Hacker News

UTF-8 does not need a BOM at all and never needed it, for two reasons:

- first, byte order doesn't affect the UTF-8 encoding,

- second, the codeset metadata problem you're trying to solve is a problem that already existed before and still does after UTF-8 enters the scene -- you just have to know if some text file (or whatever) uses UTF-8, ISO 8859-x, SHIFT-JIS, UTF-16, etc.

The second point addresses your concern, but that metadata has to be out of band. Putting it in-band creates the sorts of problems that others have pointed out, and it creates an annoyance once all non-Unicode locales are gone. And since the goal is to have Unicode replace all other codesets, and since we've made a great deal of progress in that direction, there is no need now to add this wart.
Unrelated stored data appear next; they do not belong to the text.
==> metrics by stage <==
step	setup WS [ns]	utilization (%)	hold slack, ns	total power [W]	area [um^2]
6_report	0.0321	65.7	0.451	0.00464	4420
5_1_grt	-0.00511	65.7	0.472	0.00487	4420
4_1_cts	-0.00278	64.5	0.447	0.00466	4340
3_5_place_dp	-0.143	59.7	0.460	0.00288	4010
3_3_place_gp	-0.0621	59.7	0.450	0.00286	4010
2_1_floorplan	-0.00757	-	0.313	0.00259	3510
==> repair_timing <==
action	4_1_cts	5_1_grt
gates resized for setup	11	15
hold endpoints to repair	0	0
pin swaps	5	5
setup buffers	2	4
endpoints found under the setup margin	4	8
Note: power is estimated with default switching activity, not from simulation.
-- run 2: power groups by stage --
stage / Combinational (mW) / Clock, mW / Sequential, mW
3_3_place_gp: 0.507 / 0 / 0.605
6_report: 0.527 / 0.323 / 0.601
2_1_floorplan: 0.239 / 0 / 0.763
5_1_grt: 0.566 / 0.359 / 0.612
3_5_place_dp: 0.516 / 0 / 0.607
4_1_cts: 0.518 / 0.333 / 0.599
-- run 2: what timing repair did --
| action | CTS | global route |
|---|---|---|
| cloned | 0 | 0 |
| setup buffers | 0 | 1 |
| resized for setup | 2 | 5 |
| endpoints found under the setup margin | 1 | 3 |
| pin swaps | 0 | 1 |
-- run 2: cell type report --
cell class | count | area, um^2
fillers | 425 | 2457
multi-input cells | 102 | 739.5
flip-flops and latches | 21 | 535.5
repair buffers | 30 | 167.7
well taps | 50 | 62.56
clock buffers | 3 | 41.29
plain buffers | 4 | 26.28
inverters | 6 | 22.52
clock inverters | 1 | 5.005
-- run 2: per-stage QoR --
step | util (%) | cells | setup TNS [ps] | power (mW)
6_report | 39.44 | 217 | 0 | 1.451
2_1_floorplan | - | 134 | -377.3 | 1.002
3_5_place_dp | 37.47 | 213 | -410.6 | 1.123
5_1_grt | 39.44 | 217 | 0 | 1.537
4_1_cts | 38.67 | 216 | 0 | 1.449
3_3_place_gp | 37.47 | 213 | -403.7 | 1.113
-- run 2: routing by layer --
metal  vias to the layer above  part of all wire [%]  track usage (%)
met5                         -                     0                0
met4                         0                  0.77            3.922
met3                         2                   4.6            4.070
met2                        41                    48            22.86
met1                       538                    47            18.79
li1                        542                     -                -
### src/rtl/mem_pkg.sv
// Shared encodings and decode helpers for the load/store unit.
package mem_pkg;

    localparam logic [3:0] OP_NONE = 4'd0;
    localparam logic [3:0] OP_LB   = 4'd1;
    localparam logic [3:0] OP_LH   = 4'd2;
    localparam logic [3:0] OP_LW   = 4'd3;
    localparam logic [3:0] OP_LBU  = 4'd4;
    localparam logic [3:0] OP_LHU  = 4'd5;
    localparam logic [3:0] OP_SB   = 4'd6;
    localparam logic [3:0] OP_SH   = 4'd7;
    localparam logic [3:0] OP_SW   = 4'd8;

    typedef enum logic [1:0] {
        IDLE,
        ISSUE,
        WAIT_R,
        DONE
    } lsu_state_e;

    // Unknown encodings are treated like OP_NONE.
    function automatic logic op_is_mem(input logic [3:0] op);
        return (op >= OP_LB) && (op <= OP_SW);
    endfunction

    function automatic logic [2:0] op_size(input logic [3:0] op);
        case (op)
            OP_LB, OP_LBU, OP_SB: return 3'd1;
            OP_LH, OP_LHU, OP_SH: return 3'd2;
            default:              return 3'd4;
        endcase
    endfunction

    function automatic logic op_is_load(input logic [3:0] op);
        return (op >= OP_LB) && (op <= OP_LHU);
    endfunction

    function automatic logic op_is_signed(input logic [3:0] op);
        return (op == OP_LB) || (op == OP_LH) || (op == OP_LW);
    endfunction

    function automatic logic is_misaligned(input logic [3:0] op, input logic [1:0] addr_lo);
        logic [2:0] size;
        size = op_size(op);
        return ((size == 3'd2) && addr_lo[0]) || ((size == 3'd4) && (addr_lo != 2'b00));
    endfunction

endpackage

### src/rtl/lsu_lane_align.sv
// Byte-lane steering between the XLEN data path and the memory port, plus load extension.
module lsu_lane_align #(
    parameter int unsigned XLEN   = 32,
    parameter int unsigned MEM_DW = 8,
    parameter int unsigned OFF_W  = 1,
    parameter int unsigned BEAT_W = 2
) (
    input  logic [2:0]          size_i,
    input  logic                is_signed_i,
    input  logic [OFF_W-1:0]    off_i,
    input  logic [BEAT_W-1:0]   beat_i,
    input  logic [XLEN-1:0]     st_data_i,
    input  logic [MEM_DW-1:0]   rdata_i,
    input  logic [XLEN-1:0]     asm_i,
    output logic [MEM_DW-1:0]   wdata_o,
    output logic [MEM_DW/8-1:0] be_o,
    output logic [MEM_DW-1:0]   rlane_o,
    output logic [XLEN-1:0]     load_res_o
);
    localparam int unsigned BPB = MEM_DW / 8;

    logic [OFF_W+2:0]  bit_off;
    logic [MEM_DW-1:0] st_beat;
    logic [BPB-1:0]    size_mask;

    assign bit_off = {off_i, 3'b000};

    // Narrow ports pick beat k of the store data; wide ports shift it into its lane.
    assign st_beat   = MEM_DW'(st_data_i >> (32'(beat_i) * MEM_DW));
    assign wdata_o   = st_beat << bit_off;
    assign size_mask = BPB'((32'd1 << size_i) - 32'd1);
    assign be_o      = (32'(size_i) >= BPB) ? '1 : (size_mask << off_i);
    assign rlane_o   = rdata_i >> bit_off;

    always_comb begin
        load_res_o = asm_i;
        unique case (size_i)
            3'd1:    load_res_o = {{(XLEN-8){is_signed_i & asm_i[7]}}, asm_i[7:0]};
            3'd2:    load_res_o = {{(XLEN-16){is_signed_i & asm_i[15]}}, asm_i[15:0]};
            default: load_res_o = asm_i;
        endcase
    end

endmodule

### src/rtl/mem_lsu.sv
// MEM stage load/store unit: splits or lane-steers accesses onto a MEM_DW-wide port and
// stalls the pipeline until the access has completed.
module mem_lsu
    import mem_pkg::*;
#(
    parameter int unsigned XLEN   = 32,
    parameter int unsigned MEM_DW = 8,
    parameter int unsigned ADDR_W = 32
) (
    input  logic                clk,
    input  logic                rst,
    input  logic [3:0]          op_i,
    input  logic [ADDR_W-1:0]   addr_i,
    input  logic [XLEN-1:0]     st_data_i,
    input  logic [4:0]          waddr_i,
    input  logic                we_i,
    input  logic [XLEN-1:0]     wdata_i,
    output logic [4:0]          waddr_o,
    output logic                we_o,
    output logic [XLEN-1:0]     wdata_o,
    output logic                stallreq_o,
    output logic                misalign_o,
    output logic                mem_req_o,
    output logic                mem_we_o,
    output logic [ADDR_W-1:0]   mem_addr_o,
    output logic [MEM_DW/8-1:0] mem_be_o,
    output logic [MEM_DW-1:0]   mem_wdata_o,
    input  logic                mem_gnt_i,
    input  logic                mem_rvalid_i,
    input  logic [MEM_DW-1:0]   mem_rdata_i
);
    localparam int unsigned BPB       = MEM_DW / 8;
    localparam int unsigned OFF_W     = (BPB > 1) ? $clog2(BPB) : 1;
    localparam int unsigned MAX_BEATS = XLEN / MEM_DW;
    localparam int unsigned BEAT_W    = (MAX_BEATS > 1) ? $clog2(MAX_BEATS) : 1;

    lsu_state_e        state_q, state_d;
    logic [BEAT_W-1:0] beat_q, beat_d;
    logic [XLEN-1:0]   asm_q, asm_d;

    logic              is_mem, is_load, is_signed, misaligned, aligned_op, last_beat;
    logic [2:0]        size;
    logic [OFF_W-1:0]  off;
    logic [BEAT_W-1:0] last_idx;
    logic [ADDR_W-1:0] beat_addr;
    logic [MEM_DW-1:0] lane_wdata, lane_rdata;
    logic [BPB-1:0]    lane_be;
    logic [XLEN-1:0]   load_res;

    assign is_mem     = op_is_mem(op_i);
    assign is_load    = op_is_load(op_i);
    assign is_signed  = op_is_signed(op_i);
    assign size       = op_size(op_i);
    assign misaligned = is_mem && is_misaligned(op_i, addr_i[1:0]);
    assign aligned_op = is_mem && !misaligned;
    assign off        = (BPB > 1) ? addr_i[OFF_W-1:0] : '0;

    // Only accesses wider than the port need more than one beat.
    assign last_idx  = (32'(size) > BPB) ? BEAT_W'(32'(size) / BPB - 1) : '0;
    assign last_beat = (beat_q == last_idx);
    assign beat_addr = (addr_i & ~ADDR_W'(BPB - 1)) + ADDR_W'(beat_q) * ADDR_W'(BPB);

    lsu_lane_align #(
        .XLEN   (XLEN),
        .MEM_DW (MEM_DW),
        .OFF_W  (OFF_W),
        .BEAT_W (BEAT_W)
    ) u_lane_align (
        .size_i      (size),
        .is_signed_i (is_signed),
        .off_i       (off),
        .beat_i      (beat_q),
        .st_data_i   (st_data_i),
        .rdata_i     (mem_rdata_i),
        .asm_i       (asm_q),
        .wdata_o     (lane_wdata),
        .be_o        (lane_be),
        .rlane_o     (lane_rdata),
        .load_res_o  (load_res)
    );

    always_ff @(posedge clk) begin
        if (rst) begin
            state_q <= IDLE;
            beat_q  <= '0;
            asm_q   <= '0;
        end else begin
            state_q <= state_d;
            beat_q  <= beat_d;
            asm_q   <= asm_d;
        end
    end

    always_comb begin
        state_d = state_q;
        beat_d  = beat_q;
        asm_d   = asm_q;
        unique case (state_q)
            IDLE: begin
                if (aligned_op) begin
                    state_d = ISSUE;
                    beat_d  = '0;
                    asm_d   = '0;
                end
            end
            // rvalid seen here belongs to no outstanding read and is dropped.
            ISSUE: begin
                if (mem_gnt_i) begin
                    if (is_load) begin
                        state_d = WAIT_R;
                    end else if (last_beat) begin
                        state_d = DONE;
                    end else begin
                        beat_d = beat_q + BEAT_W'(1);
                    end
                end
            end
            WAIT_R: begin
                if (mem_rvalid_i) begin
                    for (int b = 0; b < int'(MAX_BEATS); b++) begin
                        if (beat_q == BEAT_W'(b)) begin
                            asm_d[b*MEM_DW +: MEM_DW] = lane_rdata;
                        end
                    end
                    if (last_beat) begin
                        state_d = DONE;
                    end else begin
                        beat_d  = beat_q + BEAT_W'(1);
                        state_d = ISSUE;
                    end
                end
            end
            DONE:    state_d = IDLE;
            default: state_d = IDLE;
        endcase
    end

    always_comb begin
        waddr_o     = '0;
        we_o        = 1'b0;
        wdata_o     = '0;
        stallreq_o  = 1'b0;
        misalign_o  = 1'b0;
        mem_req_o   = 1'b0;
        mem_we_o    = 1'b0;
        mem_addr_o  = '0;
        mem_be_o    = '0;
        mem_wdata_o = '0;
        if (!rst) begin
            waddr_o    = waddr_i;
            misalign_o = misaligned;
            stallreq_o = aligned_op && (state_q != DONE);
            if (!is_mem) begin
                we_o    = we_i;
                wdata_o = wdata_i;
            end else if (!misaligned) begin
                if (!is_load) begin
                    we_o    = we_i;
                    wdata_o = wdata_i;
                end else if (state_q == DONE) begin
                    we_o    = we_i;
                    wdata_o = load_res;
                end
            end
            if (state_q == ISSUE) begin
                mem_req_o   = 1'b1;
                mem_we_o    = !is_load;
                mem_addr_o  = beat_addr;
                mem_be_o    = lane_be;
                mem_wdata_o = is_load ? '0 : lane_wdata;
            end
        end
    end

endmodule

### config.mk
export PLATFORM = sky130hd
export DESIGN_NAME = mem_lsu
export DESIGN_NICKNAME = d
export VERILOG_FILES = /design/src/rtl/mem_pkg.sv /design/src/rtl/lsu_lane_align.sv /design/src/rtl/mem_lsu.sv
export SDC_FILE = /design/constraint.sdc
export NUM_CORES = 1
export LEC_CHECK = 0
export ABC_CLOCK_PERIOD_IN_PS = 4800
export BUFFER_PORTS_ARGS = -buffer_cell sky130_fd_sc_hd__buf_2
export CORE_ASPECT_RATIO = 2
export CORE_UTILIZATION = 40
export DETAILED_ROUTE_END_ITERATION = 12
export GPL_ROUTABILITY_DRIVEN = 0
export PLACE_DENSITY = 0.74
export REMOVE_ABC_BUFFERS = 1
export SYNTH_ARGS = -nofsm -noshare
export SYNTH_HDL_FRONTEND = slang
export SYNTH_SLANG_ARGS = --single-unit
### constraint.sdc
create_clock -name clk -period 4.8 [get_ports clk]
set_input_delay 0.96 -clock clk [delete_from_list [all_inputs] [get_ports clk]]
set_output_delay 0.96 -clock clk [all_outputs]
set_load 0.005 [all_outputs]
Word level (Yosys, flattened, before mapping) --
Index checks and enable logic that the tools add are counted. Widths: inputs -> output; s select.
Word-level totals: input port bits 118, register bits after elaboration 36, logic and storage cells 119
Operators by class: shift operators 2, equal/unequal tests 27, add/sub/neg operators 4, mux-type cells 48, order comparisons 5, bitwise operators 2, reduce and logical (&&, ||, !) cells 25
Operator list (number):
- $mux 32 | 9
- $pmux 32 s2 | 2
- $mux 8 | 7
- $add 32x2->32 | 1
- $shr 32x5->8 | 1
- $mux 2 | 12
- $reduce_and 4->1 | 5
- $ne 2x2->1 const B | 9
- $eq 4x3->1 const B | 4
- $mux 1 | 14
- $eq 2x2->1 const B | 4
- $eq 4x2->1 const B | 2
- $pmux 2 s4 | 1
- $logic_and 1x1->1 | 7
- $pmux 2 s3 | 1
- $pmux 3 s2 | 1
- $reduce_or 3->1 | 2
- $mux 5 | 1
- $reduce_and 5->1 | 1
- $eq 2x1->1 const B | 2
- $eq 4x1->1 const B | 1
- $ge 4x1->1 const B | 1
- $le 4x3->1 const B | 1
- $le 4x4->1 const B | 1
- 17 further kinds | 23

Longest topological paths before layout --
Gate-level depths: netlist (run 1).
word-level depth 11, gate-level depth with buffers 14

Modules after synthesis --
From an unflattened synthesis (run 1), not the netlist that was laid out.
Unflattened totals: cell total of the unflattened synthesis 537, area, all modules 3858.7 um^2
By module, submodules not included:
- mem_lsu | area each 3206.8 um^2, times used 1, cells each 464
- lsu_lane_align | area each 651.9 um^2, times used 1, cells each 73

Least setup slack after synthesis (run 1) --
Ideal clock, no wire load.
path kind input-to-output, start point in op_i[2], end point out wdata_o[21], stages 11, path slack 0.621 ns, arrival 3.219 ns, path buffers 2, required time 3.840 ns, cells stage by stage buf_2 nor3b_1 nor2_1 ha_1 o21a_1 a21oi_1 a311oi_1 a31oi_1 clkbuf_1 nand2_1 a21oi_1
Between the ends: cells in the longest elaborated chain, start to end 10, elaborated cells on any way between the ends 32
Ends and longest elaborated chain:
- from (decl) | RTL line mem_lsu.sv:12 | input logic [3:0] op_i,
- $eq 4x2->1 (tied with other cells) | RTL line mem_pkg.sv:27, mem_pkg.sv:39
- $reduce_or 3->1 or $logic_or 1x1->1 (tied branches) | RTL line mem_pkg.sv:27, mem_pkg.sv:39
- $pmux 3 s2 or $logic_or 1x1->1 (tied branches) | RTL line mem_pkg.sv:27, mem_pkg.sv:39
- $eq 3x2->1 (tied with other cells) | RTL line mem_pkg.sv:45, lsu_lane_align.sv:37
- $pmux 32 s2 or $logic_and 1x1->1 (tied branches) | RTL line lsu_lane_align.sv:37, mem_pkg.sv:45
- $mux 32 or $logic_or 1x1->1 (tied branches) | RTL line mem_lsu.sv:160, mem_pkg.sv:45
- $mux 32 or $logic_and 1x1->1 (tied branches) | RTL line mem_lsu.sv:157, mem_lsu.sv:54
- $mux 32 | RTL line mem_lsu.sv:156 | end else if (!misaligned) begin
- $mux 32 (*) | RTL line mem_lsu.sv:153 | if (!is_mem) begin
- $mux 32 (*) | RTL line mem_lsu.sv:149 | if (!rst) begin
- to (decl) | RTL line mem_lsu.sv:20 | output logic [XLEN-1:0] wdata_o,
Every way passes the cells marked *; elsewhere a longest branch is shown, timed or not.

Worst setup path after layout (run 1) --
start point in op_i[2], end point out wdata_o[30]
The elaborated chain is that of the path after synthesis.

==> metrics.txt, run 1 <==
Starting Density=just over 40%; Final Instance Area=about 4600 um2; Final Cycle Share=about 93%; post-DP HPWL=about 9.4 mm; Num CTS Buffers=5; Mapped Area=around 3400 um2; maximum clock frequency=approximately 220 MHz; Switch Pwr=444 uW; cell count after placement=747; DP Worst Slack=approximately 0.23 ns; Vias/cell=around 5.6; Max Cap Viol=0; worst slew pin tran=0.737 ns; worst hold stages=2; Mean Syn Cell Area=around 7.3 um2; hold_sp=asm_q[26]; Non-Filler Instances=between 700 and 800; Slew headroom=between 50% and 60%; WS Path Type=primary input to output pin; synth-to-layout area growth=35.8%; Fin Hold WS=just under 0.5 ns; Site Rows=47; final setup violation count=0; Post-route DRC=0; Worst Slack Setup Final=between 0.3 and 0.4 ns; worst-case reg-to-reg path depth=7; post-CTS setup buffer count=0; Clock Sinks=36; vias in the first global route=approximately 4,000; RSZ-0062 raised after global routing=false; die height=~130 um; Worst Path Arrival=approximately 3.5 ns; PwrDens=between 200 and 300 nW/um2; maximum buffer depth of the clock tree=2; drt pass-1 iters=4; reg2reg start=beat_q[0]; flops & latches, synth=36; CP required=between 3 and 4 ns; met1 Usage GRT=about a quarter; die footprint=about 8900 um2; remaining global-route overflow=0; I/O pin count=roughly 200; Worst setup SP type=primary input; Flop pwr share=26.8%; sequential area share after synthesis=roughly a fifth; nets=around 790; R2R Setup Slk=about 2.4 ns; post-synthesis async set-or-reset flop share=0%; met2 GRT Util=slightly above 50%; Clk network pwr share=a little under a third; core area=just over 8000 um2; Slew Viols, Final=0; clock network latency to the later pin of the worst-skew pair=0.28 ns; CTS root buf=clkbuf_16; Tot GR Track Use=26.7%; crit path launch=op_i[2]; Synth Warn #=0; predominant post-synthesis flop cell=dfxtp_1; Post-synth EDFFs=0; maximum VDD drop=170 uV; met3 Resource Use GR=between 3 and 4%; sw frac=between 30% and 40%; initial antenna violation count=0; Iter 0 DRT Violations=274; total power=about 1.2 mW; worst flop-to-flop path endpoint=state_q[1]; Fill cells=approximately 800; Worst-path clk slew=around 0.050 ns; Period minus WS final=roughly 4.5 ns; share of cells above drive strength 1=between 30% and 40%; Critical Path Sink Type=output pin; Routed wire per std cell=about 16 um; Hold Path Class=register to register; most crowded layer after global routing=met2; Routed Antenna Nets=0; Worst Skew=0.00357 ns; H-tree levels=2; leak pwr=2.14 nW; # diodes=0; Logic pwr share=between 40% and 50%; CP max FO=16; PortBufs=200; Die W=67.4 um; outcome=complete, no violations; drt total wl=12.0 mm; dpl cell area=4470 um2; Pint=around 750 uW; Core Util, Final=56.0%; Fin Setup TNS=0 ns; CTS tree=yes; largest net degree at the start of global routing=77; via count=4,258; Final Hold Fails=0; synth unique cells=53; Post-Syn Instances=about 470; global-route wire length before repair=about 18 mm; WHS Endpoint=asm_q[26]
==> cell type report <==
type | count | area (um2) | share of cell area (%)
flip-flops and latches | 36 | 721 | 15.5
well taps | 98 | 123 | 2.64
inverters | 11 | 41.3 | 0.889
clock buffers | 6 | 129 | 2.78
multi-input cells | 393 | 2520 | 54.4
repair buffers | 209 | 1070 | 23.0
clock inverters | 2 | 35.0 | 0.755
==> worst max-delay path by stage <==
stage | endpoint | slack [ns] | depth (start not counted)
6_report | wdata_o[30] | 0.32 | 12
3_5_place_dp | wdata_o[22] | 0.23 | 12
5_1_grt | wdata_o[18] | 0.09 | 12
3_3_place_gp | wdata_o[31] | 0.39 | 12
4_1_cts | wdata_o[30] | 0.20 | 12
2_1_floorplan | wdata_o[0] | -0.07 | 9
==> what timing repair did <==
action | in CTS | in global routing
endpoints found under the setup margin | 0 | 16
hold buffers | 0 | 0
gates resized for setup | 0 | 1
==> power by group through the flow <==
stage	combinational, mW	clock [mW]	sequential, mW
floorplan	0.282	0	0.333
global placement	0.489	0	0.325
detailed placement	0.500	0	0.326
CTS	0.503	0.367	0.320
global route	0.561	0.380	0.321
finish	0.508	0.364	0.320
==> per-layer routing <==
| layer | share of wire [%] | vias up |
|---|---|---|
| met4 | 4.9 | 0 |
| li1 | - | 2080 |
| met3 | 6.1 | 33 |
| met1 | 34 | 1930 |
| met2 | 55 | 215 |
| met5 | 0 | - |
==> critical path: stages <==
cell	delay [ns]
buf_2	0.21
nor3b_1	0.38
nor2_1	0.17
ha_1	0.28
o21a_1	0.22
a21oi_2	0.22
nand4_2	0.27
a21oi_2	0.17
buf_4	0.20
o21ai_0	0.13
a21oi_1	0.17
buf_2	0.13
==> placed cells by master, fill, tap and decap left out, types with 11 or more instances in the layout <==
cell type | netlist | routed
dfxtp_1 | 36 | 36
nand3_1 | 12 | 12
nor2_1 | 84 | 84
and3_1 | 13 | 13
xor2_1 | 18 | 18
o21ai_0 | 26 | 26
a21oi_1 | 48 | 47
buf_2 | 8 | 200
a32oi_1 | 32 | 32
nand2_1 | 42 | 42
ha_1 | 14 | 14
inv_1 | 11 | 11
==> cell families (layout without fill, tap and decap cells) <==
logic type / Yosys count / after routing / share of synthesized area [%]
AO/OA/AOI/OAI: 130 / 130 / 24.7
XOR/XNOR: 28 / 28 / 7.39
adder cells (fa/ha/maj): 15 / 15 / 5.71
buffers and inverters: 42 / 228 / 5.34
flip-flops: 36 / 36 / 21.1
multiplexers: 8 / 8 / 5.27
AND/OR/NAND/NOR: 212 / 212 / 30.5
==> synthesized netlist by cell type, types with 9 or more instances <==
| library cell | instances | area [um2] |
|---|---|---|
| nand3_1 | 12 | 60.1 |
| xnor2_1 | 9 | 78.8 |
| o21ai_0 | 26 | 130 |
| xor2_1 | 18 | 158 |
| clkbuf_1 | 18 | 67.6 |
| nand2_1 | 42 | 158 |
| a22oi_1 | 9 | 67.6 |
| a32oi_1 | 32 | 280 |
| and3_1 | 13 | 81.3 |
| a21oi_1 | 48 | 240 |
| inv_1 | 11 | 41.3 |
| nor2_1 | 84 | 315 |
| dfxtp_1 | 36 | 721 |
| ha_1 | 14 | 175 |
==> registers in the layout (all words and copies together) (netlist names) <==
signal	flops
beat_q	2
asm_q	32
state_q	2
(Power assumes the default switching activity.)
==> inputs of run 2 (changes only) <==
Settings changed: ABC_CLOCK_PERIOD_IN_PS 4800 to 4400.
Clock period 4.8 ns to 4.4 ns, I/O delays scaled along.
==> run 2 against run 1 <==
- worst hold slack improved by 0.0070 ns
- clock skew is 0.00071 ns lower
- non-clock buffer count increased by 1
- combinational power grew 10%
- setup slack got worse by 0.10 ns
mikelabatt a day ago [ - ]

Thanks for your insights. I did change my mind about the need for a BOM (though not about the need to be able to parse/skip it if present).

In a future where everything defaults to UTF-8 it makes sense. This is probably easier to envision in an English-only context where the jump from 7-bit ASCII to UTF-8 is cleaner.

Where I come from, UTF-8 is not always supported. Without a header (or "BOM", though we don't like the name) you don't know in what encoding a text file was meant to be (re-)saved as when it was created. My example of an empty file was meant to illustrate that. But leaning on the Utopian side, I too shall put more energy towards all apps supporting UTF-8 :)

cryptonector a day ago [ - ]

Excellent!

Yeah, UTF-8 by default -or better, as the only option- is the dream.

Keep in mind that if you do use a BOM for UTF-16 then it's possible to reliably tell that some file is in UTF-8.